> _REQUIREMENT_:
Your answer should be the lines from the start of the records through the line with "notes.md, run 3", copied word for word.

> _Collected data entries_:
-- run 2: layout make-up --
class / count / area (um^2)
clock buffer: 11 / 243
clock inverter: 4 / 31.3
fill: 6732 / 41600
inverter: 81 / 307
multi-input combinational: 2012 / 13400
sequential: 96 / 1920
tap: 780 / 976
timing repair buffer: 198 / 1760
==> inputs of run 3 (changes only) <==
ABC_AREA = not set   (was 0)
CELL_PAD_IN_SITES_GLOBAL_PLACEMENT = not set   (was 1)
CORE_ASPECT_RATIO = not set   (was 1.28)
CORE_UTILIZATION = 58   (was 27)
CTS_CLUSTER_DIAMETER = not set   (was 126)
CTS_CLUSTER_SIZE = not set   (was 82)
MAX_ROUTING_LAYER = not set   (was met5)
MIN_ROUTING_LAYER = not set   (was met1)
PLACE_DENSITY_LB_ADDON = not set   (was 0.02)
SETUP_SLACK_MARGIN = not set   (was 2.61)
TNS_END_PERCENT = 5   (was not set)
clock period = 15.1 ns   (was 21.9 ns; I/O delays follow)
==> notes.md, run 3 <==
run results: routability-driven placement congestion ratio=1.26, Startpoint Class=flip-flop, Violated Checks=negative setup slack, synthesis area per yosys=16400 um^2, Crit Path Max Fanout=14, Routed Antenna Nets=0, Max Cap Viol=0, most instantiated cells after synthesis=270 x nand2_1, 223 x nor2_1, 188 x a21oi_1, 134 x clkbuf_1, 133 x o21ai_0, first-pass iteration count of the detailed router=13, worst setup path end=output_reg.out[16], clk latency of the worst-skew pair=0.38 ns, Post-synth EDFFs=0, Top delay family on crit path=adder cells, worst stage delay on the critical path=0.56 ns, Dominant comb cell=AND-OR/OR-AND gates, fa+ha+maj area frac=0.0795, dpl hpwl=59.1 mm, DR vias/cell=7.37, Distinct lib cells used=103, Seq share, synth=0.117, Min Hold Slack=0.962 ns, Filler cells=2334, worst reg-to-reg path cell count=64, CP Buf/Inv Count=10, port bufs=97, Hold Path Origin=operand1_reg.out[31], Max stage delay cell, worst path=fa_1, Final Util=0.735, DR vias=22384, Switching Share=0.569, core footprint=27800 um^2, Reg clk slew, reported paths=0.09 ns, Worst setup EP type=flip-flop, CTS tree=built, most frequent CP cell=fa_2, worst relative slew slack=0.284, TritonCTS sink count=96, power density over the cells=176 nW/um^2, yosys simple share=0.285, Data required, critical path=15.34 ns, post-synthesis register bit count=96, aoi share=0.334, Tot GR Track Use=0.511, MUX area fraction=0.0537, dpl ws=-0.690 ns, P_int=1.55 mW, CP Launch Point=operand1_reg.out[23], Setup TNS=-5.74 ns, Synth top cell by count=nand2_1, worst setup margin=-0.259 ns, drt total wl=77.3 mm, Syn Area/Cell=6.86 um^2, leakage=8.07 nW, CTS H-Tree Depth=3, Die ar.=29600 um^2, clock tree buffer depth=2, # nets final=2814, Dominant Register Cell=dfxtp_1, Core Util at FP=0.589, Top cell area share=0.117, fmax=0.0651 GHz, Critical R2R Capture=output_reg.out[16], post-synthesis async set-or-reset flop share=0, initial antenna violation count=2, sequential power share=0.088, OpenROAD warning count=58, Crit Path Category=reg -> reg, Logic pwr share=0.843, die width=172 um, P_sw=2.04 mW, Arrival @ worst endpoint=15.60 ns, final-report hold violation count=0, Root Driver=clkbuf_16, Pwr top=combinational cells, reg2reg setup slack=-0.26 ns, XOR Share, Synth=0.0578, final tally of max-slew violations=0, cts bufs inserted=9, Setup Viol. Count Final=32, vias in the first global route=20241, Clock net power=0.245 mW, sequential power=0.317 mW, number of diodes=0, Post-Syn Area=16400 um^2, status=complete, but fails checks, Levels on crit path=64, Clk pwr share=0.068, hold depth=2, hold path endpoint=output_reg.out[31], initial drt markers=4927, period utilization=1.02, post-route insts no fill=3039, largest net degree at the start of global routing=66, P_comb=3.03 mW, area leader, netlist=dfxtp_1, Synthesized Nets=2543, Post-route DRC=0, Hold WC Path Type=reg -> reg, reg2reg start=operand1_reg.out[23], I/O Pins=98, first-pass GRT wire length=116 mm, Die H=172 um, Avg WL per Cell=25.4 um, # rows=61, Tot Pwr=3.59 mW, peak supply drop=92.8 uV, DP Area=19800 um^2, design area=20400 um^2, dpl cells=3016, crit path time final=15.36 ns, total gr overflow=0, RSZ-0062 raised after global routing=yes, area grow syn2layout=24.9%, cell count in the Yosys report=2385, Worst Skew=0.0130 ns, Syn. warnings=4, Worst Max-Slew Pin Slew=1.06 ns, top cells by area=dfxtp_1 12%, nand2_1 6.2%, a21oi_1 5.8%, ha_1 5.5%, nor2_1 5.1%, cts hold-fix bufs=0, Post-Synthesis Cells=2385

> _EXERCISE RESPONSE_:
-- run 2: layout make-up --
class / count / area (um^2)
clock buffer: 11 / 243
clock inverter: 4 / 31.3
fill: 6732 / 41600
inverter: 81 / 307
multi-input combinational: 2012 / 13400
sequential: 96 / 1920
tap: 780 / 976
timing repair buffer: 198 / 1760
==> inputs of run 3 (changes only) <==
ABC_AREA = not set   (was 0)
CELL_PAD_IN_SITES_GLOBAL_PLACEMENT = not set   (was 1)
CORE_ASPECT_RATIO = not set   (was 1.28)
CORE_UTILIZATION = 58   (was 27)
CTS_CLUSTER_DIAMETER = not set   (was 126)
CTS_CLUSTER_SIZE = not set   (was 82)
MAX_ROUTING_LAYER = not set   (was met5)
MIN_ROUTING_LAYER = not set   (was met1)
PLACE_DENSITY_LB_ADDON = not set   (was 0.02)
SETUP_SLACK_MARGIN = not set   (was 2.61)
TNS_END_PERCENT = 5   (was not set)
clock period = 15.1 ns   (was 21.9 ns; I/O delays follow)
==> notes.md, run 3 <==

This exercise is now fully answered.